Relatedly, I shall be acquiring leashless ice axes at my earliest convenience.
It's not cheating to re-use your leader's axe and crampon placements when seconding. It's actually good practice, since it saves energy and time.
The next time I teach something, I'm going to get the students to summarise the most important points at the end. Bill did this on the first day, and it forced us to really think through what we'd learned.
Brian heads off up pitch 4 of Spiral Gully
When staying at Glenmore Lodge, there's no need to bring a towel, despite what the kit-list says. However, do bring your own bar of soap and/or shower gel, otherwise you'll be mucking about with teacups and liquid hand-soap in the shower.
When swinging the axe into ice, it's important to keep your swing and pick straight, otherwise the pick will glance off on contact, shattering the ice if it's brittle.

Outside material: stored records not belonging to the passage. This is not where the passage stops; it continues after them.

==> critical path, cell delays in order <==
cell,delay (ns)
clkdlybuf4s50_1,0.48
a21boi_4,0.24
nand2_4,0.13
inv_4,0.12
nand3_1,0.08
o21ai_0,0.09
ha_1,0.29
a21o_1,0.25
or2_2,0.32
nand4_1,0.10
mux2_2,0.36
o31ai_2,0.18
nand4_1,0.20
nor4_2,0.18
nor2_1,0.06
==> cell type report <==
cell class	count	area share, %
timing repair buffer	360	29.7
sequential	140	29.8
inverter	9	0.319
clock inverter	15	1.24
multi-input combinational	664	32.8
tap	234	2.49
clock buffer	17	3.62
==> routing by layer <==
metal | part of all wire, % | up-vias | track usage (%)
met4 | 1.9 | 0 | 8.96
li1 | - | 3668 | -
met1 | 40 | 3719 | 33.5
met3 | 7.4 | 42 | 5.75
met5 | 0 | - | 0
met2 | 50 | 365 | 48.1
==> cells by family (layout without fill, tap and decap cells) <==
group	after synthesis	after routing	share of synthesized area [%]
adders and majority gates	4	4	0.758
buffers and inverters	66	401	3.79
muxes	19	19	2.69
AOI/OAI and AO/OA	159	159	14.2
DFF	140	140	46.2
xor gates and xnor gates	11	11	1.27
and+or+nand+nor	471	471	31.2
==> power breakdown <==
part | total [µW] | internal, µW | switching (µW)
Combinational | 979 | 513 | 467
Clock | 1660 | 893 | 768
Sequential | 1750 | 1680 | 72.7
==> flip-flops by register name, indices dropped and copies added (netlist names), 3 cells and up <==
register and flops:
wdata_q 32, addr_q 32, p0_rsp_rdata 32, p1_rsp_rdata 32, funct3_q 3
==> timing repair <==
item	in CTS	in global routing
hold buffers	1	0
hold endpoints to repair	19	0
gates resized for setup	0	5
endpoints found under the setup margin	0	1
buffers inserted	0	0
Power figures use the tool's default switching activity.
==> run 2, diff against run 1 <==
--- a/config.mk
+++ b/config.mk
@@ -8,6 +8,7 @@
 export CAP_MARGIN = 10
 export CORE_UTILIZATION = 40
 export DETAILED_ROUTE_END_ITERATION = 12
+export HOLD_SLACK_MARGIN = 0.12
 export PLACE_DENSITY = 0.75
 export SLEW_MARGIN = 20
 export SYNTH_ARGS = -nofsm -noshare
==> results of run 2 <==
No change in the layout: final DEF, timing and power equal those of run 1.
## config.mk

```make
export PLATFORM = sky130hd
export DESIGN_NAME = apb_reg_slave
export DESIGN_NICKNAME = d
export VERILOG_FILES = /design/src/rtl/apb_pkg.sv /design/src/rtl/apb_addr_decode.sv /design/src/rtl/apb_reg_slave.sv
export SDC_FILE = /design/constraint.sdc
export NUM_CORES = 1
export LEC_CHECK = 0
export ABC_AREA = 1
export CORE_MARGIN = 2
export CORE_UTILIZATION = 50
export CTS_CLUSTER_SIZE = 24
export DETAILED_ROUTE_END_ITERATION = 16
export PLACE_DENSITY = 0.82
export SETUP_SLACK_MARGIN = 0.4
export SLEW_MARGIN = 20
export SYNTH_ARGS = -nofsm -noshare
export SYNTH_HDL_FRONTEND = slang
export SYNTH_SLANG_ARGS = --single-unit
```

## constraint.sdc

```tcl
create_clock -name clk -period 5.7 [get_ports clk]
set_input_delay 0.57 -clock clk [delete_from_list [all_inputs] [get_ports clk]]
set_output_delay 0.57 -clock clk [all_outputs]
set_load 0.1 [all_outputs]
```

## src/rtl/apb_pkg.sv

```systemverilog
// ---------------------------------------------------------------------------
// apb_pkg
// Shared definitions for the APB register completer: bus widths, the
// response FSM encoding, fixed response values and a byte-lane merge helper.
// ---------------------------------------------------------------------------
package apb_pkg;

  localparam int APB_AW = 20;
  localparam int APB_DW = 16;

  // Read data returned with an error response.
  localparam logic [APB_DW-1:0] APB_ERR_DATA = 16'h0000;
  // Marker the master substitutes on an errored transfer ("ER").
  localparam logic [APB_DW-1:0] APB_DEAD     = 16'h4552;

  typedef enum logic [1:0] {
    IDLE = 2'd0,
    WAIT = 2'd1,
    RESP = 2'd2
  } apb_state_e;

  // Replace only the byte lanes whose strobe bit is set.
  function automatic logic [APB_DW-1:0] strb_merge(
    input logic [APB_DW-1:0] old_val,
    input logic [APB_DW-1:0] new_val,
    input logic [1:0]        strb
  );
    logic [APB_DW-1:0] res;
    res = old_val;
    if (strb[0]) res[7:0]  = new_val[7:0];
    if (strb[1]) res[15:8] = new_val[15:8];
    return res;
  endfunction

endpackage

```

## src/rtl/apb_addr_decode.sv

```systemverilog
// ---------------------------------------------------------------------------
// apb_addr_decode
// Combinational halfword address decoder for the register window.
//   paddr  in  : byte address
//   pwrite in  : 1 = write access
//   idx    out : register index (low bits of (paddr-BASE_ADDR)>>1)
//   is_rw  out : address hits a read/write register
//   is_ro  out : address hits a read-only register
//   err    out : misaligned, out of window, or write to a read-only register
// A write with no byte strobes is also an error but is flagged by the caller,
// which owns the strobes.
// ---------------------------------------------------------------------------
module apb_addr_decode
  import apb_pkg::*;
#(
  parameter logic [APB_AW-1:0] BASE_ADDR = 20'h00000,
  parameter int                NUM_RW    = 8,
  parameter int                NUM_RO    = 4,
  parameter int                IDX_W     = 4
) (
  input  logic [APB_AW-1:0] paddr,
  input  logic              pwrite,
  output logic [IDX_W-1:0]  idx,
  output logic              is_rw,
  output logic              is_ro,
  output logic              err
);

  localparam logic [APB_AW-2:0] RW_LIM  = (APB_AW-1)'(NUM_RW);
  localparam logic [APB_AW-2:0] TOT_LIM = (APB_AW-1)'(NUM_RW + NUM_RO);

  logic [APB_AW-1:0] off;
  logic [APB_AW-2:0] word_idx;
  logic              below_base;
  logic              aligned;
  logic              off_lsb_unused;

  always_comb begin
    off        = paddr - BASE_ADDR;
    word_idx   = off[APB_AW-1:1];
    // Alignment is judged on the raw address, not on the offset.
    off_lsb_unused = off[0];
    below_base = (paddr < BASE_ADDR);
    aligned    = ~paddr[0];
    is_rw      = ~below_base & aligned & (word_idx < RW_LIM);
    is_ro      = ~below_base & aligned & (word_idx >= RW_LIM) & (word_idx < TOT_LIM);
    err        = ~(is_rw | is_ro) | (pwrite & is_ro);
    idx        = word_idx[IDX_W-1:0];
  end

endmodule

```

## src/rtl/apb_reg_slave.sv

```systemverilog
// ---------------------------------------------------------------------------
// apb_reg_slave
// APB completer exposing a 16-bit register file: NUM_RW read/write registers
// followed by NUM_RO read-only status registers, with WAIT_CYCLES wait
// states before each response.
//   clk, reset_n       : clock, asynchronous active-low reset
//   psel, penable      : APB select / enable
//   pwrite, pstrb      : direction, byte-lane strobes (bit1=[15:8], bit0=[7:0])
//   paddr, pwdata      : byte address, write data
//   pready, prdata,
//   pslverr            : registered response (pready/pslverr one cycle wide)
//   ro_in              : read-only register values, word k at [16k+15:16k]
//   rw_q               : read/write register contents, flattened
//   wr_pulse           : one-cycle strobe per RW register after a committed write
// ---------------------------------------------------------------------------
module apb_reg_slave
  import apb_pkg::*;
#(
  parameter logic [APB_AW-1:0] BASE_ADDR   = 20'h00000,
  parameter int                NUM_RW      = 8,
  parameter int                NUM_RO      = 4,
  parameter int                WAIT_CYCLES = 1
) (
  input  logic                     clk,
  input  logic                     reset_n,
  input  logic                     psel,
  input  logic                     penable,
  input  logic                     pwrite,
  input  logic [1:0]               pstrb,
  input  logic [APB_AW-1:0]        paddr,
  input  logic [APB_DW-1:0]        pwdata,
  output logic                     pready,
  output logic [APB_DW-1:0]        prdata,
  output logic                     pslverr,
  input  logic [APB_DW*NUM_RO-1:0] ro_in,
  output logic [APB_DW*NUM_RW-1:0] rw_q,
  output logic [NUM_RW-1:0]        wr_pulse
);

  localparam int         NUM_TOT   = NUM_RW + NUM_RO;
  localparam int         IDX_W     = (NUM_TOT > 1) ? $clog2(NUM_TOT) : 1;
  localparam logic [3:0] WAIT_LOAD = (WAIT_CYCLES > 0) ? 4'(WAIT_CYCLES - 1) : 4'd0;

  apb_state_e state_reg, state_next;
  logic [3:0] cnt_reg, cnt_next;

  // Transfer attributes captured in the setup phase.
  logic [APB_AW-1:0] addr_reg;
  logic              write_reg;
  logic [1:0]        strb_reg;
  logic [APB_DW-1:0] wdata_reg;

  logic              pready_reg, pready_next;
  logic              pslverr_reg, pslverr_next;
  logic [APB_DW-1:0] prdata_reg, prdata_next;

  logic [APB_DW-1:0] rw_reg  [NUM_RW];
  logic [APB_DW-1:0] rw_next [NUM_RW];
  logic [NUM_RW-1:0] wr_pulse_reg, wr_pulse_next;

  logic              setup;
  logic [APB_AW-1:0] dec_addr;
  logic              dec_write;
  logic [1:0]        dec_strb;
  logic [IDX_W-1:0]  dec_idx;
  logic              dec_is_rw, dec_is_ro, dec_err;
  logic              xfer_err;
  logic              commit;
  logic [APB_DW-1:0] rd_word;

  assign setup = psel & ~penable;

  // With zero wait states the response is computed in the setup cycle
  // itself, before the latches have loaded, so decode the live bus in IDLE.
  assign dec_addr  = (state_reg == IDLE) ? paddr  : addr_reg;
  assign dec_write = (state_reg == IDLE) ? pwrite : write_reg;
  assign dec_strb  = (state_reg == IDLE) ? pstrb  : strb_reg;

  apb_addr_decode #(
    .BASE_ADDR (BASE_ADDR),
    .NUM_RW    (NUM_RW),
    .NUM_RO    (NUM_RO),
    .IDX_W     (IDX_W)
  ) u_decode (
    .paddr  (dec_addr),
    .pwrite (dec_write),
    .idx    (dec_idx),
    .is_rw  (dec_is_rw),
    .is_ro  (dec_is_ro),
    .err    (dec_err)
  );

  assign xfer_err = dec_err | (dec_write & (dec_strb == 2'b00));

  // The write lands on the edge that ends RESP, unless the master has
  // dropped the transfer during the response cycle.
  assign commit = (state_reg == RESP) & psel & penable & write_reg & ~xfer_err;

  // ---------------- FSM: state register ----------------
  always_ff @(posedge clk or negedge reset_n) begin
    if (!reset_n) begin
      state_reg <= IDLE;
      cnt_reg   <= 4'd0;
    end else begin
      state_reg <= state_next;
      cnt_reg   <= cnt_next;
    end
  end

  // ---------------- FSM: next state ----------------
  always_comb begin
    state_next = state_reg;
    cnt_next   = cnt_reg;
    case (state_reg)
      IDLE: begin
        // penable without a setup phase is ignored here.
        if (setup) begin
          if (WAIT_CYCLES == 0) begin
            state_next = RESP;
          end else begin
            state_next = WAIT;
            cnt_next   = WAIT_LOAD;
          end
        end
      end
      WAIT: begin
        if (!psel) begin
          state_next = IDLE;
        end else if (cnt_reg == 4'd0) begin
          state_next = RESP;
        end else begin
          cnt_next = cnt_reg - 4'd1;
        end
      end
      RESP:    state_next = IDLE;
      default: state_next = IDLE;
    endcase
  end

  // ---------------- read data selection ----------------
  always_comb begin
    rd_word = APB_ERR_DATA;
    for (int k = 0; k < NUM_RW; k++) begin
      if (dec_is_rw && (dec_idx == IDX_W'(k))) rd_word = rw_reg[k];
    end
    for (int k = 0; k < NUM_RO; k++) begin
      if (dec_is_ro && (dec_idx == IDX_W'(NUM_RW + k))) rd_word = ro_in[APB_DW*k +: APB_DW];
    end
  end

  // ---------------- FSM: outputs ----------------
  // Response outputs are computed one cycle ahead from the next state so
  // that they come straight from flops during RESP.
  always_comb begin
    pready_next  = (state_next == RESP);
    pslverr_next = (state_next == RESP) & xfer_err;
    prdata_next  = prdata_reg;
    if ((state_next == RESP) && !dec_write) begin
      prdata_next = xfer_err ? APB_ERR_DATA : rd_word;
    end
  end

  // ---------------- register file write path ----------------
  genvar gi;
  generate
    for (gi = 0; gi < NUM_RW; gi++) begin : g_rw
      logic hit;
      assign hit               = commit & dec_is_rw & (dec_idx == IDX_W'(gi));
      assign rw_next[gi]       = hit ? strb_merge(rw_reg[gi], wdata_reg, strb_reg) : rw_reg[gi];
      assign wr_pulse_next[gi] = hit;
      assign rw_q[APB_DW*gi +: APB_DW] = rw_reg[gi];
    end
  endgenerate

  // ---------------- datapath registers ----------------
  always_ff @(posedge clk or negedge reset_n) begin
    if (!reset_n) begin
      addr_reg     <= '0;
      write_reg    <= 1'b0;
      strb_reg     <= 2'b00;
      wdata_reg    <= '0;
      pready_reg   <= 1'b0;
      pslverr_reg  <= 1'b0;
      prdata_reg   <= '0;
      wr_pulse_reg <= '0;
      for (int k = 0; k < NUM_RW; k++) rw_reg[k] <= '0;
    end else begin
      if ((state_reg == IDLE) && setup) begin
        addr_reg  <= paddr;
        write_reg <= pwrite;
        strb_reg  <= pstrb;
        wdata_reg <= pwdata;
      end
      pready_reg   <= pready_next;
      pslverr_reg  <= pslverr_next;
      prdata_reg   <= prdata_next;
      wr_pulse_reg <= wr_pulse_next;
      for (int k = 0; k < NUM_RW; k++) rw_reg[k] <= rw_next[k];
    end
  end

  assign pready   = pready_reg;
  assign pslverr  = pslverr_reg;
  assign prdata   = prdata_reg;
  assign wr_pulse = wr_pulse_reg;

endmodule

```

## Word level (Yosys, flattened, before mapping)

Index checks and enable logic that the tools add are counted.
Widths: inputs -> output; s select.

| word-level totals | value |
|---|---|
| register bits after elaboration | 199 |
| output and inout bits | 154 |
| word-level logic and storage cells | 138 |

| cells by class | value |
|---|---|
| add/sub/neg operators | 1 |
| magnitude comparators | 4 |
| equality and inequality tests | 17 |
| muxes and demuxes | 24 |
| bitwise logic cells | 29 |
| reduce and logical (&&, ||, !) cells | 37 |

Operator list:

| operator | count |
|---|---|
| $mux 16 | 13 |
| $lt 19x4->1 const B | 2 |
| $reduce_and 2->1 | 16 |
| $and 1x1->1 | 21 |
| $lt 20x1->1 const B | 1 |
| $mux 20 | 1 |
| $ge 19x4->1 const B | 1 |
| $eq 4x3->1 const B | 4 |
| $eq 4x4->1 const B | 4 |
| $logic_and 1x1->1 | 14 |
| $mux 4 | 3 |
| $eq 4x2->1 const B | 2 |
| $logic_not 4->1 | 2 |
| $mux 2 | 4 |
| $pmux 4 s2 | 1 |
| $ne 2x2->1 const B | 3 |
| $not 1->1 | 5 |
| $eq 2x2->1 const B | 2 |
| $eq 4x1->1 const B | 1 |
| $logic_not 2->1 | 2 |
| $pmux 2 s2 | 1 |
| $reduce_and 4->1 | 1 |
| $sub 4x1->4 const B | 1 |
| $or 1x1->1 | 3 |
| other kinds (4) | 4 |

## Logic depth before layout (Yosys ltp)

Gate-level depths: netlist of the first run.

| logic depth | value |
|---|---|
| depth after elaboration | 20 |
| gate-level depth with buffers | 19 |

## By module

Synthesis of the first run repeated with hierarchy kept, for this count alone.

| second synthesis, totals | value |
|---|---|
| cells, all modules | 1176 |
| area total of the unflattened synthesis | 9429.0 um^2 |

By module, submodules not included:

| module | times used | cells an instance | area an instance (um^2) | sequential area each (um^2) |
|---|---|---|---|---|
| apb_reg_slave | 1 | 1147 | 9288.9 | 4979.8 |
| apb_addr_decode | 1 | 29 | 140.1 | 0.0 |

## Least setup slack after synthesis of the first run

OpenSTA, ideal clock, no wires.

| path | value |
|---|---|
| path kind | input to register |
| start point | input paddr[4] |
| end point | register rw_reg (netlist bit rw_q[109]) |
| setup time | 0.124 ns |
| arrival time | 2.082 ns |
| data required time | 5.576 ns |
| setup slack | 3.494 ns |
| stages on the path | 13 |
| buffers on the path | 1 |
| cell sequence | inv_1 > nand2_4 > nand2_8 > nand2_1 > nor2_2 > nand2_1 > clkinv_2 > nand3_4 > nor3_4 > nand2_4 > buf_6 > nand2_2 > o21ai_2 |

| on the way | value |
|---|---|
| word-level cells in the longest chain between the ends | 15 |
| elaborated cells between the ends (all ways) | 21 |
| classes of those cells | order compare (4); eq/ne (1); mux (1); bitwise (14); reduce/logical (1) |

RTL lines:

| element | line | source |
|---|---|---|
| start, declared | apb_reg_slave.sv:30 | `input logic [APB_AW-1:0] paddr,` |
| $mux 20 * | apb_reg_slave.sv:75 | `assign dec_addr = (state_reg == IDLE) ? paddr : addr_reg;` |
| $lt 20x1->1 | apb_addr_decode.sv:43 | `below_base = (paddr < BASE_ADDR);` |
| $not 1->1 | apb_addr_decode.sv:45, apb_addr_decode.sv:46 |  |
| $and 1x1->1 | apb_addr_decode.sv:45, apb_addr_decode.sv:46 |  |
| $and 1x1->1 (2 in a row) | apb_addr_decode.sv:46 | `is_ro = ~below_base & aligned & (word_idx >= RW_LIM) & (word_idx < TOT_LIM);` |
| $or 1x1->1 | apb_addr_decode.sv:47 | `err = ~(is_rw \| is_ro) \| (pwrite & is_ro);` |
| $not 1->1 | apb_addr_decode.sv:47 |  |
| $or 1x1->1 | apb_addr_decode.sv:47 |  |
| $or 1x1->1 | apb_reg_slave.sv:93 | `assign xfer_err = dec_err \| (dec_write & (dec_strb == 2'b00));` |
| $not 1->1 | apb_reg_slave.sv:97 | `assign commit = (state_reg == RESP) & psel & penable & write_reg & ~xfer_err;` |
| $and 1x1->1 | apb_reg_slave.sv:97 |  |
| $and 1x1->1 | apb_reg_slave.sv:168 | `assign hit = commit & dec_is_rw & (dec_idx == IDX_W'(gi));` |
| $and 1x1->1 * | apb_reg_slave.sv:168 |  |
| named net g_rw[6].hit | apb_reg_slave.sv:167 | `logic hit;` |
| $reduce_and 2->1 (no line) * | -- |  |
| end, declared | apb_reg_slave.sv:57 | `logic [APB_DW-1:0] rw_reg [NUM_RW];` |

Mark *: on every way through the listed nets, which the timed path passes. The rest lies on a longest branch.
A chain may end at the register's enable or synchronous reset.

## Final worst setup path of the first run

| path | value |
|---|---|
| start point | register state_reg[0] |
| end point | register prdata_reg[6], in the netlist prdata[6] |

| on the way | value |
|---|---|
| word-level cells in the longest chain between the ends | 20 |
| elaborated cells between the ends (all ways) | 66 |
| classes of those cells | order compare (4); eq/ne (13); mux (20); bitwise (12); reduce/logical (17) |

RTL lines:

| element | line | source |
|---|---|---|
| start, declared | apb_reg_slave.sv:44 | `apb_state_e state_reg, state_next;` |
| start signal, assigned | apb_reg_slave.sv:105 | `state_reg <= state_next;` |
| $logic_not 2->1 | -- |  |
| $mux 20 | apb_reg_slave.sv:75 |  |
| $lt 20x1->1 | apb_addr_decode.sv:43 |  |
| $not 1->1 | apb_addr_decode.sv:45, apb_addr_decode.sv:46 |  |
| $and 1x1->1 | apb_addr_decode.sv:45, apb_addr_decode.sv:46 |  |
| $and 1x1->1 | apb_addr_decode.sv:45 | `is_rw = ~below_base & aligned & (word_idx < RW_LIM);` |
| $logic_and 1x1->1 | apb_reg_slave.sv:144 | `if (dec_is_rw && (dec_idx == IDX_W'(k))) rd_word = rw_reg[k];` |
| $mux 16 (8 in a row) | apb_reg_slave.sv:144 |  |
| $mux 16 (4 in a row) | apb_reg_slave.sv:147 | `if (dec_is_ro && (dec_idx == IDX_W'(NUM_RW + k))) rd_word = ro_in[APB_DW*k +: APB_DW];` |
| $mux 16 | apb_reg_slave.sv:159 | `prdata_next = xfer_err ? APB_ERR_DATA : rd_word;` |
| end signal, assigned | apb_reg_slave.sv:196 | `prdata_reg <= prdata_next;` |
| end, declared | apb_reg_slave.sv:55 | `logic [APB_DW-1:0] prdata_reg, prdata_next;` |

Several ways; a longest one is shown, not always the timed one.

==> summary.txt, run 1 <==
Outcome
  • Status: finished, final reports clean

Power and ir drop
  • Power Dens Cells: 274 nW/µm²
  • P_leak: 0.00565 µW
  • Max VDD drop: 0.224 mV

Worst setup path
  • Max incr delay on CP: 0.60 ns
  • Nature of the critical path startpoint: register
  • CP Class: register to register
  • Max Fanout on Critical Path: 34
  • CP most frequent cell: nand2_1
  • Slowest CP cell: nor2_4
  • Worst Path Required: 6.03 ns
  • Cell chain of the critical path: nor2_4, nand3_1, nand2_2, nand2_1, nor2_2, nand2_1, nor2_4, inv_2, o22ai_1, inv_1, o21ai_1, nand4_1, nor2_1, nand3_1, nand2_1, nand2_1
  • CP endpoint kind: register
  • Crit path arrival time: 4.22 ns

Floorplan
  • Total core area: 18800 µm²
  • Chip Height: 142 µm
  • IO Count: 261
  • Initial Utilization: 0.511
  • # rows: 50
  • Die Wd: 142 µm
  • Die area: 20300 µm²

Synthesis
  • Sequential area share after synthesis: 0.520
  • Main synth FF type: dfrtp_1
  • FF+latch count, synth: 199
  • Syn nets: 1300
  • Top cells by area in the synthesized netlist: dfrtp_1, nand2_1, o21ai_1, nor2_1, inv_1
  • Async set-or-reset flop fraction in the synthesized netlist: 1.00
  • EDFF count, synth: 0
  • Syn_area_per_cell: 8.05 µm²
  • Mapped Area: 9580 µm²
  • Synth top area share: 0.520
  • Post-Synthesis Cells: 1191
  • Synth warn: 0
  • Largest area contributor in the netlist: dfrtp_1
  • Cell variety after synth: 33

Layout
  • Layout Cell Area excl Fill: 12900 µm²
  • Commonest cells after routing, fill and taps aside: nand2_1, clkdlybuf4s50_1, dfrtp_1
  • Final Util: 0.686
  • Share of cells above drive strength 1: 0.0778
  • # diodes: 0
  • Most common cell after layout, fill and taps aside: nand2_1
  • Layout Cells excl Fill: 1674
  • Area growth, synth to finish: 34.4%
  • Flip-flop count of the largest register after layout: 128
  • Final net count: 1536

Global routing
  • Largest net degree at the start of global routing: 88
  • All-Layer GR Usage: 0.304
  • Total global routing overflow: 0
  • Vias in the first global route: 8731
  • Initial antenna violation count: 1
  • First-pass GRT wire length: 47200 µm

Clock network
  • H-tree depth: 4
  • Latest clock arrival within the worst-skew pair: 0.44 ns
  • Worst-path clk slew: 0.07 ns
  • # hold bufs at CTS: 0
  • Post-CTS Setup Inserts: 0
  • Root buffer cell: clkbuf_16
  • CTS max path bufs: 2
  • Clock buffer count from CTS: 17
  • CTS sink cnt: 199
  • TritonCTS clock tree: built
  • Post_cts resized: 0

Routing
  • Avg WL per Cell: 18.5 µm
  • Via/cell ratio: 5.57
  • Iteration-0 DRC Markers: 698
  • Routed WL: 31000 µm
  • DRC viols: 0
  • Via count: 9330
  • TritonRoute pass-1 iters: 5
  • Antenna viol nets, final: 0

Placement
  • IO Port Bufs: 260
  • Final HPWL DP: 23100 µm
  • Cell Area, Placed: 12300 µm²
  • GP Congestion: 0.892
  • Placed cell count: 1642

STA
  • Final min period: 3.89 ns
  • Final slew viol count: 0
  • Worst slew pin tran: 1.11 ns
  • # setup viols final: 0
  • Slew margin rel.: 0.259
  • Final hold vios: 0
  • Worst Skew: 0.0105 ns
  • WHS: 0.182 ns
  • RSZ-0062 raised after global routing: false
  • Tcrit/Tclk final: 0.683
  • Max Fclk: 257 MHz
  • Setup TNS: 0 ns

Hold path
  • Hold crit path type: input pin to asynchronous set/reset pin

Job
  • # Max-Cap Violations: 0
[critical path, delay by kind of cell, from the launching register on]
family                 cells  cell delay (ns)
AND/OR/NAND/NOR           12             2.92
flip-flops                 1             0.44
AO/OA/AOI/OAI              2             0.26
buffers and inverters      2             0.17
[through the flow]
step | worst slack, ns | total power (µW)
4_1_cts | 1.91 | 3530
2_1_floorplan | 3.49 | 2030
6_report | 1.81 | 3530
5_1_grt | 1.53 | 3680
3_5_place_dp | 1.91 | 2280
3_3_place_gp | 2.03 | 2260
[cell type report]
| cell class | instances | area [µm²] |
|---|---|---|
| fillers | 1481 | 5890 |
| flip-flops and latches | 199 | 4980 |
| multi-input cells | 851 | 3990 |
| repair buffers | 264 | 2640 |
| clock buffers | 20 | 467 |
| inverters | 94 | 354 |
| well taps | 234 | 293 |
| clock inverters | 12 | 156 |
[cells by family (layout without fill, tap and decap cells)]
kind of cell / Yosys count / after routing / share of synthesized area
DFF: 199 / 199 / 0.520
xor gates and xnor gates: 1 / 1 / 0.000914
AOI/OAI and AO/OA: 220 / 220 / 0.123
buffers and inverters: 141 / 390 / 0.0637
adders and majority gates: 2 / 2 / 0.00261
and+or+nand+nor: 628 / 628 / 0.290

Look for signs of wind: rime (grows into the wind), cornices (grow away from the wind), sastrugi (prows point into the wind), raised footprints, scouring. When you see these signs, don't just say "that's pretty", say "that's pretty, now where did the snow go?"
On the top. The weather couldn't decide whether it wanted to be misty...
Bill used a cordelette setup for the belay anchors, which made it nice and straightforward for him to lead all the pitches and to clip extra things into the anchor. However, I found that the cordelette's a pain for the second to rack after dismantling the anchor.
... or glorious sunshine.
The Cairngorm plateau, according to the Marmot catalogue, is technically "alpine semi-tundra", which doesn't sound terribly inviting. Glenmore Lodge is part-sponsored by Marmot, who provide clothing for the full-time instructing staff; according to the same catalogue, Glenmore Lodge instructors give a garment ten years' ordinary wear in a single season. It was very odd to look through the catalogue and see a piece about the place I was staying, in amongst all the "Marmot sponsored athlete does record-breaking big-wall ascent of Arctic nunatuk" stuff.
We met some ski-tourers on the plateau, who'd brought their dog with them. One of my favourite things about the Cairngorms is how so many different mountain-users - climbers, walkers, downhill skiers, ski-tourers, snowboarders, snowshoers - all use them in relative harmony.